▶ Records for the exercise:

===== config.mk =====
export PLATFORM = sky130hd
export DESIGN_NAME = fetch_stage_flat
export DESIGN_NICKNAME = d
export VERILOG_FILES = /design/src/rtl/fetch_stage_pkg.sv /design/src/rtl/fetch_stage_if.sv /design/src/rtl/fetch_slot_buffer.sv /design/src/rtl/fetch_stage.sv /design/src/flat_wrapper.sv
export SDC_FILE = /design/constraint.sdc
export NUM_CORES = 1
export LEC_CHECK = 0
export CELL_PAD_IN_SITES_DETAIL_PLACEMENT = 1
export CELL_PAD_IN_SITES_GLOBAL_PLACEMENT = 1
export CORE_MARGIN = 3
export CORE_UTILIZATION = 39
export CTS_BUF_LIST = sky130_fd_sc_hd__clkbuf_4 sky130_fd_sc_hd__clkbuf_8 sky130_fd_sc_hd__clkbuf_16
export CTS_CLUSTER_DIAMETER = 100
export DETAILED_ROUTE_END_ITERATION = 12
export PLACE_DENSITY = 0.78
export SYNTH_ARGS = -nofsm -noshare
export SYNTH_HDL_FRONTEND = slang
export SYNTH_SLANG_ARGS = --single-unit

===== constraint.sdc =====
create_clock -name clock -period 2.45 [get_ports clock]
set_input_delay 0.49 -clock clock [delete_from_list [all_inputs] [get_ports clock]]
set_output_delay 0.49 -clock clock [all_outputs]
set_load 0.01 [all_outputs]

===== src/rtl/fetch_stage_pkg.sv =====
// rtl/fetch_stage_pkg.sv - shared types, constants and helpers for the fetch stage
// Contents:
//   fetch_state_t   FSM encoding (BOOT, FETCH, HOLD)
//   fetch_entry_t   {instr, pc} pair held in the slot and skid registers
//   RESET_PC_DEFAULT, PC_STEP, instruction field positions
//   align_word()    clears the two byte-offset bits of an address
package fetch_stage_pkg;

    typedef enum logic [1:0] {
        BOOT  = 2'd0,
        FETCH = 2'd1,
        HOLD  = 2'd2
    } fetch_state_t;

    typedef struct packed {
        logic [31:0] instr;
        logic [31:0] pc;
    } fetch_entry_t;

    localparam logic [31:0] RESET_PC_DEFAULT = 32'h0000_0000;
    localparam logic [31:0] PC_STEP          = 32'd4;

    localparam int OPCODE_MSB = 31;
    localparam int OPCODE_LSB = 26;
    localparam int FUNCT_MSB  = 5;
    localparam int FUNCT_LSB  = 0;

    function automatic logic [31:0] align_word(input logic [31:0] addr);
        return {addr[31:2], 2'b00};
    endfunction

endpackage


===== src/rtl/fetch_stage_if.sv =====
// rtl/fetch_stage_if.sv - instruction memory read handshake bundle
// Signals:
//   imem_ren    read request from the fetch stage
//   imem_addr   word address of the request
//   imem_rdata  read data from memory, valid with imem_ren && imem_ready
//   imem_ready  memory completes the read this cycle
// Modports: master = fetch stage side, slave = memory side.
interface fetch_stage_if;

    logic        imem_ren;
    logic [31:0] imem_addr;
    logic [31:0] imem_rdata;
    logic        imem_ready;

    modport master (
        output imem_ren,
        output imem_addr,
        input  imem_rdata,
        input  imem_ready
    );

    modport slave (
        input  imem_ren,
        input  imem_addr,
        output imem_rdata,
        output imem_ready
    );

endinterface


===== src/rtl/fetch_slot_buffer.sv =====
// rtl/fetch_slot_buffer.sv - output slot plus one-entry skid register
// Ports:
//   clock, reset          clock and asynchronous active-low reset
//   flush                 invalidate slot and skid (wins over everything)
//   load_slot             write in_entry into the slot
//   load_skid             write in_entry into the skid
//   promote               move the skid entry into the slot
//   consume               downstream took the slot, nothing replaces it
//   in_entry              {instr, pc} returned by memory
//   slot_valid/slot_entry output slot contents
//   skid_valid            skid holds an entry
module fetch_slot_buffer
    import fetch_stage_pkg::*;
(
    input  logic         clock,
    input  logic         reset,
    input  logic         flush,
    input  logic         load_slot,
    input  logic         load_skid,
    input  logic         promote,
    input  logic         consume,
    input  fetch_entry_t in_entry,
    output logic         slot_valid,
    output fetch_entry_t slot_entry,
    output logic         skid_valid
);

    fetch_entry_t skid_entry;

    // Slot: flush invalidates but leaves the data fields alone, so a
    // flushed instruction simply stops being presented as valid.
    always_ff @(posedge clock or negedge reset) begin
        if (!reset) begin
            slot_valid <= 1'b0;
            slot_entry <= '0;
        end else if (flush) begin
            slot_valid <= 1'b0;
        end else if (promote) begin
            slot_valid <= 1'b1;
            slot_entry <= skid_entry;
        end else if (load_slot) begin
            slot_valid <= 1'b1;
            slot_entry <= in_entry;
        end else if (consume) begin
            slot_valid <= 1'b0;
        end
    end

    always_ff @(posedge clock or negedge reset) begin
        if (!reset) begin
            skid_valid <= 1'b0;
            skid_entry <= '0;
        end else if (flush) begin
            skid_valid <= 1'b0;
        end else if (promote) begin
            skid_valid <= 1'b0;
        end else if (load_skid) begin
            skid_valid <= 1'b1;
            skid_entry <= in_entry;
        end
    end

endmodule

▶ Your instructions: Both the first line of the records above and the line containing "function automatic logic" are to be transcribed exactly, together with every line between them, and nothing else.

▶ Response below:
===== config.mk =====
export PLATFORM = sky130hd
export DESIGN_NAME = fetch_stage_flat
export DESIGN_NICKNAME = d
export VERILOG_FILES = /design/src/rtl/fetch_stage_pkg.sv /design/src/rtl/fetch_stage_if.sv /design/src/rtl/fetch_slot_buffer.sv /design/src/rtl/fetch_stage.sv /design/src/flat_wrapper.sv
export SDC_FILE = /design/constraint.sdc
export NUM_CORES = 1
export LEC_CHECK = 0
export CELL_PAD_IN_SITES_DETAIL_PLACEMENT = 1
export CELL_PAD_IN_SITES_GLOBAL_PLACEMENT = 1
export CORE_MARGIN = 3
export CORE_UTILIZATION = 39
export CTS_BUF_LIST = sky130_fd_sc_hd__clkbuf_4 sky130_fd_sc_hd__clkbuf_8 sky130_fd_sc_hd__clkbuf_16
export CTS_CLUSTER_DIAMETER = 100
export DETAILED_ROUTE_END_ITERATION = 12
export PLACE_DENSITY = 0.78
export SYNTH_ARGS = -nofsm -noshare
export SYNTH_HDL_FRONTEND = slang
export SYNTH_SLANG_ARGS = --single-unit

===== constraint.sdc =====
create_clock -name clock -period 2.45 [get_ports clock]
set_input_delay 0.49 -clock clock [delete_from_list [all_inputs] [get_ports clock]]
set_output_delay 0.49 -clock clock [all_outputs]
set_load 0.01 [all_outputs]

===== src/rtl/fetch_stage_pkg.sv =====
// rtl/fetch_stage_pkg.sv - shared types, constants and helpers for the fetch stage
// Contents:
//   fetch_state_t   FSM encoding (BOOT, FETCH, HOLD)
//   fetch_entry_t   {instr, pc} pair held in the slot and skid registers
//   RESET_PC_DEFAULT, PC_STEP, instruction field positions
//   align_word()    clears the two byte-offset bits of an address
package fetch_stage_pkg;

    typedef enum logic [1:0] {
        BOOT  = 2'd0,
        FETCH = 2'd1,
        HOLD  = 2'd2
    } fetch_state_t;

    typedef struct packed {
        logic [31:0] instr;
        logic [31:0] pc;
    } fetch_entry_t;

    localparam logic [31:0] RESET_PC_DEFAULT = 32'h0000_0000;
    localparam logic [31:0] PC_STEP          = 32'd4;

    localparam int OPCODE_MSB = 31;
    localparam int OPCODE_LSB = 26;
    localparam int FUNCT_MSB  = 5;
    localparam int FUNCT_LSB  = 0;

    function automatic logic [31:0] align_word(input logic [31:0] addr);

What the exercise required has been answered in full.